When he’s not busy helping Benedict Cumberbatch solve mysteries in Sherlock or popping up as the ‘Tolkien white guy’ in Marvel’s Black Panther, you’re more likely to see Martin Freeman on the telly getting into various connectivity-related mishaps.
His partnership with Vodafone has seen him star in several adverts, like being chased down via a GPS tracking device after taking the wrong bag, or trying to dodge spoilers on a train full of people all watching the same thing.
But there’s one advert you probably haven’t been seeing on TV a lot recently after the Advertising Standards Authority (ASA) ruled it to be misleading to customers.
Vodafone UK’s ‘Customer Service Guarantee’ advert features Martin Freeman in a car, apparently attempting to break up with his girlfriend, only for it to be revealed that he’s actually trying to get out of his phone contract instead.
According to the ASA’s ruling, the advert implied that Vodafone UK customers would be able to leave a contract at any time, when the guarantee actually only applied to the initial 30-day period.
The advert was intended to highlight Vodafone’s 30-day guarantee, compared to other service providers’ 15-day grace period, but after complaints from 11 viewers who challenged the commercial, the ASA ruled that the advert was ambiguous and it must not appear again in its current form.
“Whilst we acknowledged Vodafone’s reference to the small print which referred to the terms and conditions on the website, we did not consider that this altered the impression presented by the ad,” the ASA ruling said.
Vodafone UK was also told by the ASA that its future advertising must “not misleadingly imply that their service guarantees applied at any point during a contract other than the cooling-off period”. A spokesperson for the company said that it would make sure its 30-day rule was clear in its marketing.

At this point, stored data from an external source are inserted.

[src/rtl/core/mrf_pkg.sv]
// ----------------------------------------------------------------------------
// mrf_pkg
// Shared types, constants and the CRC-16 byte update of the Modbus RTU
// read-request framer.
// ----------------------------------------------------------------------------
package mrf_pkg;

  localparam logic [15:0] CRC_INIT = 16'hFFFF;
  localparam logic [15:0] CRC_POLY = 16'hA001;
  localparam logic [7:0]  STATION_RESET = 8'd1;

  localparam logic [2:0] POS_STATION = 3'd0;
  localparam logic [2:0] POS_FUNC    = 3'd1;
  localparam logic [2:0] POS_REG_HI  = 3'd2;
  localparam logic [2:0] POS_REG_LO  = 3'd3;
  localparam logic [2:0] POS_CNT_HI  = 3'd4;
  localparam logic [2:0] POS_CNT_LO  = 3'd5;
  localparam logic [2:0] POS_CRC_LO  = 3'd6;
  localparam logic [2:0] POS_CRC_HI  = 3'd7;

  typedef struct packed {
    logic [7:0]  func;
    logic [15:0] start_register;
    logic [15:0] register_count;
  } req_t;

  function automatic logic [15:0] crc_byte(input logic [15:0] crc_in,
                                           input logic [7:0] data);
    logic [15:0] c;
    c = crc_in ^ {8'h00, data};
    for (int k = 0; k < 8; k++) begin
      if (c[0]) begin
        c = (c >> 1) ^ CRC_POLY;
      end else begin
        c = c >> 1;
      end
    end
    return c;
  endfunction

endpackage

[src/rtl/core/mrf_req_buf.sv]
// ----------------------------------------------------------------------------
// mrf_req_buf
// One-entry request register that holds the next request while the current
// frame is being sent.
// ----------------------------------------------------------------------------
module mrf_req_buf import mrf_pkg::*; (
  input  logic        clk,
  input  logic        rst_n,
  input  logic        in_valid,
  output logic        in_stall,
  input  logic [7:0]  in_func,
  input  logic [15:0] in_start_register,
  input  logic [15:0] in_register_count,
  output logic        req_valid,
  output req_t        req,
  input  logic        req_take
);

  logic buf_valid_r;
  logic buf_valid_nxt;
  req_t buf_r;
  logic accept;

  assign in_stall  = buf_valid_r;
  assign accept    = in_valid && !buf_valid_r;
  assign req_valid = buf_valid_r;
  assign req       = buf_r;

  always_comb begin
    buf_valid_nxt = buf_valid_r;
    if (req_take) begin
      buf_valid_nxt = 1'b0;
    end
    if (accept) begin
      buf_valid_nxt = 1'b1;
    end
  end

  always_ff @(posedge clk) begin
    if (!rst_n) begin
      buf_valid_r <= 1'b0;
    end else begin
      buf_valid_r <= buf_valid_nxt;
    end
  end

  always_ff @(posedge clk) begin
    if (accept) begin
      buf_r <= '{func: in_func, start_register: in_start_register,
                 register_count: in_register_count};
    end
  end

endmodule
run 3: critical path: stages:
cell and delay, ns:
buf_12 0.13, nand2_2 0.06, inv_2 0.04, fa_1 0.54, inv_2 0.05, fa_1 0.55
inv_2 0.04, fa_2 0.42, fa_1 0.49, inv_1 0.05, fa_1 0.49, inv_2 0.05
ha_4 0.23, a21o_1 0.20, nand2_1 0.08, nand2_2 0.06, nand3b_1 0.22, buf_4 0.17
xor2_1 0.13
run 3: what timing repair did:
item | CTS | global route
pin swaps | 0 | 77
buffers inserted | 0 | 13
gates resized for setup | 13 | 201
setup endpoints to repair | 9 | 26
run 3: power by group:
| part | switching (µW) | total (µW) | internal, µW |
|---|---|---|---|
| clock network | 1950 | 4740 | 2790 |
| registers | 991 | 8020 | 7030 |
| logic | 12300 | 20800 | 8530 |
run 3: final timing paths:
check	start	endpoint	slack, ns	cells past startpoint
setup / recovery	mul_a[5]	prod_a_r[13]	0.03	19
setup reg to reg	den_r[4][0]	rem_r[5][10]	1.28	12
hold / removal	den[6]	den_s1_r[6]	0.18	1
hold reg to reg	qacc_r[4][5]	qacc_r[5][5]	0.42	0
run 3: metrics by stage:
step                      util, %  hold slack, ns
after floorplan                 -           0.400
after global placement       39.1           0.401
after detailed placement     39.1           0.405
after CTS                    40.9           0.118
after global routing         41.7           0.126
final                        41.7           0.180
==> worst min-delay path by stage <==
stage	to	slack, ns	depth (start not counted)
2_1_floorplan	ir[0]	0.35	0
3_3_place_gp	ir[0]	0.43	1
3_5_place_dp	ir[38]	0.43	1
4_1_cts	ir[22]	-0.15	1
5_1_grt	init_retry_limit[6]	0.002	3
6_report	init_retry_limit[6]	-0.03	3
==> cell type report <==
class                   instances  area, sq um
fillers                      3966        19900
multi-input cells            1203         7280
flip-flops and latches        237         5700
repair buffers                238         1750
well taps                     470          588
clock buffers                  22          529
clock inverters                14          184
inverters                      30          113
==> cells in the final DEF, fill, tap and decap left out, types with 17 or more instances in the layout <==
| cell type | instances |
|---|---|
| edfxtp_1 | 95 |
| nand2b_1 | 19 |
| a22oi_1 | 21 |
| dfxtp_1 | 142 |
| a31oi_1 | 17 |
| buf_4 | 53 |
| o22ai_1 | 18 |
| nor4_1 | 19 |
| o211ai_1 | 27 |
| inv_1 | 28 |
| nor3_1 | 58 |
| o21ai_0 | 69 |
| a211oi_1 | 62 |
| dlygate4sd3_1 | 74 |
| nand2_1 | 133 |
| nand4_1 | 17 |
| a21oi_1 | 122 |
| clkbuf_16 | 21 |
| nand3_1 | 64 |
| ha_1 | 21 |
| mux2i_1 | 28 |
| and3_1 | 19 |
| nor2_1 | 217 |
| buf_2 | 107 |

“Our ‘love us or leave us’ 30-day service guarantee is the best in the market,” a Vodafone spokesperson told BBC News.
“We already make clear that the 30 days is from the start of a customer’s contract in our terms and conditions, and will also make sure this is totally clear in our marketing.”
Sadly, if you were hoping to see Freeman appear on TV in a non-Vodafone role in the near future, you’ll be left disappointed as Sherlock co-creator Mark Gatiss recently confirmed that it won’t be back with season 5 anytime soon.